DATASET EXTRACT
--- src/rtl/ipid_pkg.sv ---
// Shared constants and types for the incremental PID controller.
`default_nettype none

package ipid_pkg;

    localparam int FRAC_BITS_DEF   = 8;
    localparam int SAMPLE_BITS_DEF = 12;

    localparam int SETPOINT_W = 12;
    localparam int GAIN_W     = 16;
    localparam int DRIVE_W    = 10;
    localparam int CFG_W      = 16;
    localparam int CFG_IDX_W  = 3;

    typedef enum logic [CFG_IDX_W-1:0] {
        CFG_SETPOINT = 3'd0,
        CFG_GAIN_K1  = 3'd1,
        CFG_GAIN_K2  = 3'd2,
        CFG_GAIN_K3  = 3'd3,
        CFG_OUT_MIN  = 3'd4,
        CFG_OUT_MAX  = 3'd5
    } t_cfg_idx;

    localparam logic [SETPOINT_W-1:0]    SETPOINT_RST = 12'd0;
    localparam logic signed [GAIN_W-1:0] GAIN_K1_RST  = 16'sd320;
    localparam logic signed [GAIN_W-1:0] GAIN_K2_RST  = -16'sd256;
    localparam logic signed [GAIN_W-1:0] GAIN_K3_RST  = 16'sd0;
    localparam logic [DRIVE_W-1:0]       OUT_MIN_RST  = 10'd0;
    localparam logic [DRIVE_W-1:0]       OUT_MAX_RST  = 10'd1023;

endpackage

`default_nettype wire

--- src/rtl/incremental_pid_fixed_point.sv ---
// Top level of the incremental (velocity-form) PID controller.
//
//  Channel  | Direction | Handshake               | Payload
//  ---------+-----------+-------------------------+-------------------------
//  in       | sink      | i_in_valid / o_in_stall | i_sample
//  out      | source    | o_out_valid/i_out_stall | o_drive, o_clamped
//  cfg      | sink      | i_cfg_we                | i_cfg_idx, i_cfg_data
//
// One sample per cycle while the output is not stalled. A sample is held in the
// input register; the three products, their sum, the shift, the add and the
// clamp run combinationally from there into the result register.
// Synchronous active-low reset loads the config defaults and clears error history and previous drive.
// A stall on the output holds the result register and the input register;
// the input still takes a transfer while the held sample can move on.
`default_nettype none

module incremental_pid_fixed_point #(
    parameter int FRAC_BITS   = ipid_pkg::FRAC_BITS_DEF,
    parameter int SAMPLE_BITS = ipid_pkg::SAMPLE_BITS_DEF
) (
    input  wire logic                          i_clk,
    input  wire logic                          i_rst_n,
    input  wire logic                          i_in_valid,
    output logic                               o_in_stall,
    input  wire logic [SAMPLE_BITS-1:0]        i_sample,
    output logic                               o_out_valid,
    input  wire logic                          i_out_stall,
    output logic [ipid_pkg::DRIVE_W-1:0]       o_drive,
    output logic                               o_clamped,
    input  wire logic                          i_cfg_we,
    input  wire logic [ipid_pkg::CFG_IDX_W-1:0] i_cfg_idx,
    input  wire logic [ipid_pkg::CFG_W-1:0]    i_cfg_data
);
    import ipid_pkg::*;

    localparam int SP_W = (SAMPLE_BITS < SETPOINT_W) ? SAMPLE_BITS : SETPOINT_W;
    localparam int EW   = SAMPLE_BITS + 1;   // error width
    localparam int PW   = GAIN_W + EW;       // product width
    localparam int SW   = PW + 2;            // sum of three products
    localparam int YW   = SW + 1;            // after adding previous drive

    // configuration
    logic [SETPOINT_W-1:0]    r_setpoint;
    logic signed [GAIN_W-1:0] r_k1, r_k2, r_k3;
    logic [DRIVE_W-1:0]       r_out_min, r_out_max;

    // pipeline and state
    logic                     r_in_valid;
    logic [SAMPLE_BITS-1:0]   r_sample;
    logic                     r_out_valid;
    logic [DRIVE_W-1:0]       r_drive;
    logic                     r_clamped;
    logic signed [EW-1:0]     r_prev_error, r_older_error;
    logic [DRIVE_W-1:0]       r_prev_drive;

    logic                     w_advance;
    logic [SAMPLE_BITS-1:0]   w_sp;
    logic signed [EW-1:0]     w_err;
    logic signed [PW-1:0]     w_p1, w_p2, w_p3;
    logic signed [SW-1:0]     w_sum, w_inc;
    logic signed [YW-1:0]     w_y, w_pd, w_min, w_max;
    logic [DRIVE_W-1:0]       n_drive;
    logic                     n_clamped;

    assign w_advance   = r_in_valid && (!r_out_valid || !i_out_stall);
    assign o_in_stall  = r_in_valid && !w_advance;
    assign o_out_valid = r_out_valid;
    assign o_drive     = r_drive;
    assign o_clamped   = r_clamped;

    always_ff @(posedge i_clk) begin
        if (!i_rst_n) begin
            r_setpoint <= SETPOINT_RST;
            r_k1       <= GAIN_K1_RST;
            r_k2       <= GAIN_K2_RST;
            r_k3       <= GAIN_K3_RST;
            r_out_min  <= OUT_MIN_RST;
            r_out_max  <= OUT_MAX_RST;
        end else if (i_cfg_we) begin
            unique case (i_cfg_idx)
                CFG_SETPOINT: r_setpoint <= i_cfg_data[SETPOINT_W-1:0];
                CFG_GAIN_K1:  r_k1       <= $signed(i_cfg_data[GAIN_W-1:0]);
                CFG_GAIN_K2:  r_k2       <= $signed(i_cfg_data[GAIN_W-1:0]);
                CFG_GAIN_K3:  r_k3       <= $signed(i_cfg_data[GAIN_W-1:0]);
                CFG_OUT_MIN:  r_out_min  <= i_cfg_data[DRIVE_W-1:0];
                CFG_OUT_MAX:  r_out_max  <= i_cfg_data[DRIVE_W-1:0];
                default: ;   // writes past the last register are dropped
            endcase
        end
    end

    // error and weighted sum, kept at full width so nothing wraps
    assign w_sp  = SAMPLE_BITS'(r_setpoint[SP_W-1:0]);
    assign w_err = $signed({1'b0, w_sp}) - $signed({1'b0, r_sample});
    assign w_p1  = r_k1 * w_err;
    assign w_p2  = r_k2 * r_prev_error;
    assign w_p3  = r_k3 * r_older_error;
    assign w_sum = SW'(w_p1) + SW'(w_p2) + SW'(w_p3);
    assign w_inc = w_sum >>> FRAC_BITS;   // floor

    assign w_pd  = YW'({1'b0, r_prev_drive});
    assign w_min = YW'({1'b0, r_out_min});
    assign w_max = YW'({1'b0, r_out_max});
    assign w_y   = YW'(w_inc) + w_pd;

    // upper limit is checked first; when the limits cross, a value above it gets the upper limit, any other the lower
    always_comb begin
        priority if (w_y > w_max) begin
            n_drive   = r_out_max;
            n_clamped = 1'b1;
        end else if (w_y < w_min) begin
            n_drive   = r_out_min;
            n_clamped = 1'b1;
        end else begin
            n_drive   = w_y[DRIVE_W-1:0];
            n_clamped = 1'b0;
        end
    end

    always_ff @(posedge i_clk) begin
        if (!i_rst_n) begin
            r_in_valid    <= 1'b0;
            r_out_valid   <= 1'b0;
            r_prev_error  <= '0;
            r_older_error <= '0;
            r_prev_drive  <= '0;
        end else begin
            if (i_in_valid && !o_in_stall) begin
                r_in_valid <= 1'b1;
            end else if (w_advance) begin
                r_in_valid <= 1'b0;
            end
            if (w_advance) begin
                r_out_valid   <= 1'b1;
                r_prev_error  <= w_err;
                r_older_error <= r_prev_error;
                r_prev_drive  <= n_drive;
            end else if (!i_out_stall) begin
                r_out_valid <= 1'b0;
            end
        end
    end

    always_ff @(posedge i_clk) begin
        if (i_in_valid && !o_in_stall) begin
            r_sample <= i_sample;
        end
        if (w_advance) begin
            r_drive   <= n_drive;
            r_clamped <= n_clamped;
        end
    end

`ifndef SYNTHESIS
    a_drive_fed_back: assert property (@(posedge i_clk) disable iff (!i_rst_n)
        w_advance |=> r_prev_drive == o_drive)
        else $error("previous drive differs from the transferred result");

    a_error_shift: assert property (@(posedge i_clk) disable iff (!i_rst_n)
        w_advance |=> r_prev_error == $past(w_err) && r_older_error == $past(r_prev_error))
        else $error("error history not shifted on advance");

    a_state_held: assert property (@(posedge i_clk) disable iff (!i_rst_n)
        !w_advance |=> $stable(r_prev_drive) && $stable(r_prev_error))
        else $error("controller state changed without a sample");

    a_clamp_value: assert property (@(posedge i_clk) disable iff (!i_rst_n)
        w_advance && n_clamped |-> n_drive == r_out_max || n_drive == r_out_min)
        else $error("clamped drive is not a limit");
`endif

endmodule

`default_nettype wire
--- config.mk ---
export PLATFORM = sky130hd
export DESIGN_NAME = incremental_pid_fixed_point
export DESIGN_NICKNAME = d
export VERILOG_FILES = /design/src/rtl/ipid_pkg.sv /design/src/rtl/incremental_pid_fixed_point.sv
export SDC_FILE = /design/constraint.sdc
export NUM_CORES = 2
export LEC_CHECK = 0
export BUFFER_PORTS_ARGS = -buffer_cell sky130_fd_sc_hd__buf_4
export CORE_MARGIN = 3
export CORE_UTILIZATION = 40
export CTS_CLUSTER_DIAMETER = 80
export DETAILED_ROUTE_END_ITERATION = 10
export GPL_TIMING_DRIVEN = 0
export PLACE_DENSITY = 0.59
export SYNTH_ARGS = -nofsm -noshare
export SYNTH_HDL_FRONTEND = slang
export SYNTH_SLANG_ARGS = --single-unit
export TNS_END_PERCENT = 50
--- constraint.sdc ---
create_clock -name i_clk -period 13.9 [get_ports i_clk]
set_input_delay 2.78 -clock i_clk [delete_from_list [all_inputs] [get_ports i_clk]]
set_output_delay 2.78 -clock i_clk [all_outputs]
set_load 0.02 [all_outputs]
==> impl_metrics.json <==
{
  "multi_input_area_um2": 24660,
  "ys.flop_type": "dfxtp_1",
  "worst_path_largest_cell_delay_ps": 580,
  "grt_pass1_wl_mm": 146.0,
  "initial_core_util": 0.4039,
  "synth_enable_flop_cells": 23,
  "holdBufCountCts": 0,
  "synth_top_family_by_area": "adder cells",
  "pre_cts_ws_ps": 510.2,
  "fin_nets": 4476,
  "dpl.cell_count": 4528,
  "die_h_um": 285.9,
  "post_cts_resized": 0,
  "syn-cell-area_um2": 31340,
  "fin_crit_sh": 0.9486,
  "relSlewSlack": 0.1184,
  "postCtsSetupBuffers": 0,
  "cts-buffers-inserted": 17,
  "worstSetupPathType": "reg2reg",
  "drtIter0Drc": 1623,
  "holdCritPathClass": "reg2reg",
  "setup_viol_count_final": 0,
  "drt_pass1_iterations": 8,
  "cp-end-kind": "register",
  "clock-sinks": 141,
  "die_area_um2": 81750,
  "place_area_um2": 33000,
  "n_fill_cell": 7753,
  "ff_latch_area_um2": 3053,
  "hpwl_mm": 81.00,
  "arrival_ps": 13390,
  "ys_seq_area_frac": 0.09741,
  "rows": 102,
  "finalHoldViolCount": 0,
  "synth_simple_gate_area_frac": 0.1619,
  "synth_area_per_cell_um2": 9.111,
  "cpMaxStageDelayCell": "fa_1",
  "layout_commonest_cell": "inv_1",
  "area_growth_pct": 7.345,
  "fin_ws_ps": 715.1,
  "io_buffers": 48,
  "critPathTopFamily": "adder cells",
  "slew_violations": 0,
  "fin_area_um2": 33640,
  "cts_tree": "done",
  "remaining_drc_errors": 0,
  "status": "completed",
  "wire_per_inst_um": 20.61,
  "synthDistinctLibCells": 75,
  "whs_ps": 467.0,
  "gr-total-overflow": 0,
  "via_count": 23130,
  "critPathLaunchType": "register",
  "async_flop_share": 0,
  "ys_ff_latch": 141,
  "synthCells": 3440,
  "cts_max_path_buffers": 2,
  "grt_max_degree": 21,
  "finalWirelength_mm": 94.08,
  "h-tree-depth": 4,
  "path_clk_slew_ps": 70,
  "synth_compound_area_frac": 0.06148,
  "grt_pass1_vias": 23860,
  "synthMuxAreaShare": 0.002675,
  "root_buffer": "clkbuf_16",
  "final_cell_mix": "inv_1 (807), fa_1 (734), nand2_1 (558)",
  "timing.critical_path.buf_inv": 6,
  "cap_violations": 0,
  "clock_latency_ps": 460,
  "synth_xor_area_frac": 0.01202,
  "place.gp.congestion": 0.9740,
  "synth_warnings": 0,
  "fin_cells": 4564,
  "viasPerCell": 5.069,
  "worstPathRequired_ps": 14100,
  "antenna_found_initial": 3,
  "core-area_um2": 77590,
  "worst_pin_slew_ps": 1322,
  "crit_top_cell": "fa_1",
  "skew_ps": 20.02,
  "drtAntennaViolNets": 0,
  "grt_usage": 0.2392,
  "pin_count": 49,
  "die_w_um": 285.9,
  "syn-num-nets": 4409,
  "timing.fmax_ghz": 0.07584,
  "min_period_ps": 13180,
  "synth_fa_ha_area_frac": 0.5483,
  "drive_gt1_frac": 0.03977,
  "crit_fanout": 10
}
-- worst reg2reg max path, delay by kind of cell, from the launching register on --
family                   cells  cell delay (ps)
XOR/XNOR                     1              200
flip-flops                   1              380
AO/OA/AOI/OAI               17             3730
adder cells (fa/ha/maj)     12             5300
AND/OR/NAND/NOR              9             2000
buffers and inverters        6             1060
multiplexers                 1              270
-- per-stage QoR --
step                TNS (ps)  utilization
floorplan                  0            -
global placement           0       0.4253
detailed placement         0       0.4253
CTS                        0       0.4333
global route          -1.150       0.4335
finish                     0       0.4336
-- flip-flops by register name, summed over array words and instances (netlist names), 12 cells and up --
name and flops:
r_k1 16, r_k2 16, r_k3 16, r_older_error 13, r_prev_error 13, r_sample 12
r_setpoint 12
-- final cells by class --
class	instances	share of cell area
inverter	811	0.09048
clock buffer	17	0.01264
clock inverter	15	0.005615
antenna	4	0.0002975
multi-input combinational	2334	0.7329
buffer	154	0.01789
sequential	141	0.09074
timing repair buffer	48	0.01071
tap	1040	0.03868
-- cell families (layout without fill, tap and decap cells) --
logic type / after synthesis / count (layout)
other: 0 / 4
multiplexers: 8 / 8
flip-flops: 141 / 141
AND/OR/NAND/NOR: 1057 / 1057
adder cells (fa/ha/maj): 933 / 933
AO/OA/AOI/OAI: 293 / 293
buffers and inverters: 965 / 1045
XOR/XNOR: 43 / 43
-- cells in the mapped netlist, types with 31 or more instances --
cell,instances,share of area
clkbuf_1,140,0.017
and2_1,229,0.046
nand3_1,35,0.0056
inv_1,807,0.097
nand2b_1,36,0.0072
fa_1,734,0.47
nor2b_1,31,0.0062
dfxtp_1,118,0.075
ha_1,199,0.079
nand2_1,558,0.067
xnor2_1,35,0.0098
nor2_1,60,0.0072
o21ai_0,34,0.0054
a21oi_1,126,0.020
-- worst paths after layout --
kind             startpoint        endpoint  slack, ps  cells past startpoint
max             r_sample[0]      o_drive[9]        720                     46
min          r_setpoint[11]  r_setpoint[11]        470                      2
max reg2reg     r_sample[0]      o_drive[9]        720                     46
min reg2reg  r_setpoint[11]  r_setpoint[11]        470                      2
-- layer usage --
layer,GRT usage,vias up,share of wire
met5,0,-,0
met4,0.09135,0,0.044
met3,0.02614,155,0.054
met2,0.4005,697,0.49
met1,0.3204,11930,0.41
li1,-,10350,-
Power is not shown: default switching activity piles up to over one toggle a cycle in this logic, so the estimate is an artifact.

TASK
Each line of the material that contains the string "assert" has to be copied out.

ANSWER BOX
    a_drive_fed_back: assert property (@(posedge i_clk) disable iff (!i_rst_n)
    a_error_shift: assert property (@(posedge i_clk) disable iff (!i_rst_n)
    a_state_held: assert property (@(posedge i_clk) disable iff (!i_rst_n)
    a_clamp_value: assert property (@(posedge i_clk) disable iff (!i_rst_n)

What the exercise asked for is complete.